INFORMATION =>
[src/rtl/sfx_pkg.sv]
`timescale 1ns/1ps
package sfx_pkg;

  typedef enum logic [1:0] {
    ST_IDLE  = 2'd0,
    ST_DELAY = 2'd1,
    ST_SHIFT = 2'd2,
    ST_WAIT2 = 2'd3
  } sfx_state_e;

  // Element width in bits for a 3-bit width code.
  function automatic logic [5:0] elem_bits(input logic [2:0] code);
    case (code)
      3'd0:    return 6'd8;
      3'd1:    return 6'd10;
      3'd2:    return 6'd12;
      3'd3:    return 6'd14;
      3'd4:    return 6'd16;
      3'd5:    return 6'd20;
      3'd6:    return 6'd24;
      default: return 6'd32;
    endcase
  endfunction

endpackage

[src/rtl/sfx_fifo.sv]
`timescale 1ns/1ps
module sfx_fifo #(
  parameter int WORD_W = 32,
  parameter int DEPTH  = 4
) (
  input  logic              clk,
  input  logic              rst_n,
  input  logic              push,
  input  logic [WORD_W-1:0] push_data,
  input  logic              pop,
  output logic [WORD_W-1:0] head,
  output logic              empty,
  output logic              full
);
  localparam int AW = (DEPTH > 1) ? $clog2(DEPTH) : 1;
  localparam int CW = $clog2(DEPTH + 1);

  logic [WORD_W-1:0] mem [DEPTH];
  logic [AW-1:0]     wr_ptr, rd_ptr;
  logic [CW-1:0]     count;

  function automatic logic [AW-1:0] bump(input logic [AW-1:0] p);
    return (p == AW'(DEPTH - 1)) ? '0 : p + 1'b1;
  endfunction

  assign empty = (count == '0);
  assign full  = (count == CW'(DEPTH));
  assign head  = mem[rd_ptr];

  always_ff @(posedge clk) begin
    if (!rst_n) begin
      wr_ptr <= '0;
      rd_ptr <= '0;
      count  <= '0;
    end else begin
      if (push) wr_ptr <= bump(wr_ptr);
      if (pop)  rd_ptr <= bump(rd_ptr);
      count <= count + CW'(push) - CW'(pop);
    end
  end

  always_ff @(posedge clk) begin
    if (push) mem[wr_ptr] <= push_data;
  end

  AST_NO_POP_EMPTY: assert property (@(posedge clk) disable iff (!rst_n)
    pop |-> !empty);
  AST_NO_PUSH_FULL: assert property (@(posedge clk) disable iff (!rst_n)
    push |-> !full);

endmodule

[src/rtl/sfx_bitclk.sv]
`timescale 1ns/1ps
module sfx_bitclk (
  input  logic clk,
  input  logic rst_n,
  input  logic bclk,
  input  logic fsync,
  input  logic rise_drive,
  input  logic sync_low,
  output logic tick,
  output logic fs_edge
);
  logic bclk_q;
  logic fs_prev;
  logic fs_act;

  assign fs_act  = fsync ^ sync_low;
  assign tick    = rise_drive ? (bclk & ~bclk_q) : (~bclk & bclk_q);
  assign fs_edge = tick & fs_act & ~fs_prev;

  always_ff @(posedge clk) begin
    if (!rst_n) begin
      bclk_q  <= 1'b0;
      fs_prev <= 1'b0;
    end else begin
      bclk_q <= bclk;
      if (tick) fs_prev <= fs_act;
    end
  end

  AST_EDGE_NEEDS_TICK: assert property (@(posedge clk) disable iff (!rst_n)
    fs_edge |-> (bclk != bclk_q));

endmodule

[src/rtl/sfx_seq.sv]
`timescale 1ns/1ps
module sfx_seq
  import sfx_pkg::*;
#(
  parameter int WORD_W = 32
) (
  input  logic              clk,
  input  logic              rst_n,
  input  logic              tick,
  input  logic              fs_edge,
  input  logic [2:0]        p1_wcode,
  input  logic [5:0]        p1_cnt,
  input  logic [2:0]        p2_wcode,
  input  logic [5:0]        p2_cnt,
  input  logic              p2_on,
  input  logic              p2_resync,
  input  logic [1:0]        lead_dly,
  input  logic              lsb_first,
  input  logic              sync_keep,
  input  logic [WORD_W-1:0] head,
  input  logic              empty,
  output logic              pop,
  output logic              sdata,
  output logic              busy,
  output logic              underrun,
  output logic              sync_err
);
  sfx_state_e        state, st_n;
  logic              ph, ph_n;
  logic [5:0]        idx, idx_n;
  logic [5:0]        left, left_n;
  logic [1:0]        dly, dly_n;
  logic [WORD_W-1:0] sh, sh_n;
  logic              sd_n, busy_n, ur_n, err_n;
  logic              do_start, do_delay;
  logic [5:0]        eb;
  logic [WORD_W-1:0] word_v, mask_v;
  logic [5:0]        cur_cnt;

  assign cur_cnt = ph ? p2_cnt : p1_cnt;

  always_comb begin
    st_n = state; ph_n = ph; idx_n = idx; left_n = left; dly_n = dly;
    sh_n = sh; sd_n = sdata; busy_n = busy;
    pop = 1'b0; ur_n = 1'b0; err_n = 1'b0;
    do_start = 1'b0; do_delay = 1'b0;
    eb = 6'd8; word_v = '0; mask_v = '0;
    if (tick) begin
      unique case (state)
        ST_IDLE: if (fs_edge) begin
          busy_n = 1'b1; ph_n = 1'b0; idx_n = '0; do_delay = 1'b1;
        end
        ST_WAIT2: if (fs_edge) do_delay = 1'b1;
        ST_DELAY, ST_SHIFT: begin
          if (fs_edge && !sync_keep) begin
            st_n = ST_IDLE; busy_n = 1'b0; sd_n = 1'b0; err_n = 1'b1;
          end else if (state == ST_DELAY) begin
            if (dly == 2'd0) do_start = 1'b1;
            else dly_n = dly - 2'd1;
          end else if (left != 6'd1) begin
            sh_n   = lsb_first ? (sh >> 1) : (sh << 1);
            sd_n   = lsb_first ? sh_n[0] : sh_n[WORD_W-1];
            left_n = left - 6'd1;
          end else if (idx != cur_cnt) begin
            idx_n = idx + 6'd1; do_start = 1'b1;
          end else if (!ph && p2_on) begin
            ph_n = 1'b1; idx_n = '0;
            if (p2_resync) begin st_n = ST_WAIT2; sd_n = 1'b0; end
            else do_start = 1'b1;
          end else begin
            st_n = ST_IDLE; busy_n = 1'b0; sd_n = 1'b0;
          end
        end
      endcase
      if (do_delay) begin
        if (lead_dly == 2'd0) do_start = 1'b1;
        else begin st_n = ST_DELAY; dly_n = lead_dly - 2'd1; sd_n = 1'b0; end
      end
      if (do_start) begin
        eb     = elem_bits(ph_n ? p2_wcode : p1_wcode);
        mask_v = ~({WORD_W{1'b1}} << eb);
        word_v = empty ? '0 : (head & mask_v);
        pop    = !empty;
        ur_n   = empty;
        sh_n   = lsb_first ? word_v : (word_v << (WORD_W - int'(eb)));
        sd_n   = lsb_first ? sh_n[0] : sh_n[WORD_W-1];
        left_n = eb;
        st_n   = ST_SHIFT;
      end
    end
  end

  always_ff @(posedge clk) begin
    if (!rst_n) begin
      state <= ST_IDLE; ph <= 1'b0; idx <= '0; left <= '0; dly <= '0;
      sh <= '0; sdata <= 1'b0; busy <= 1'b0; underrun <= 1'b0; sync_err <= 1'b0;
    end else begin
      state <= st_n; ph <= ph_n; idx <= idx_n; left <= left_n; dly <= dly_n;
      sh <= sh_n; sdata <= sd_n; busy <= busy_n; underrun <= ur_n; sync_err <= err_n;
    end
  end

  AST_IDLE_QUIET: assert property (@(posedge clk) disable iff (!rst_n)
    !busy |-> !sdata);
  AST_BUSY_ON_SYNC: assert property (@(posedge clk) disable iff (!rst_n)
    $rose(busy) |-> $past(fs_edge));
  AST_UNDERRUN_ZERO: assert property (@(posedge clk) disable iff (!rst_n)
    underrun |-> (!sdata && busy));
  AST_ERR_ABORTS: assert property (@(posedge clk) disable iff (!rst_n)
    sync_err |-> (!busy && !sync_keep));
  AST_SDATA_ON_TICK: assert property (@(posedge clk) disable iff (!rst_n)
    !$stable(sdata) |-> $past(tick));

endmodule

ACTIVITY =>
Name the number of lines in the listing that contain the word "head", and only that number.

ANSWER TO THE EXERCISE =>
4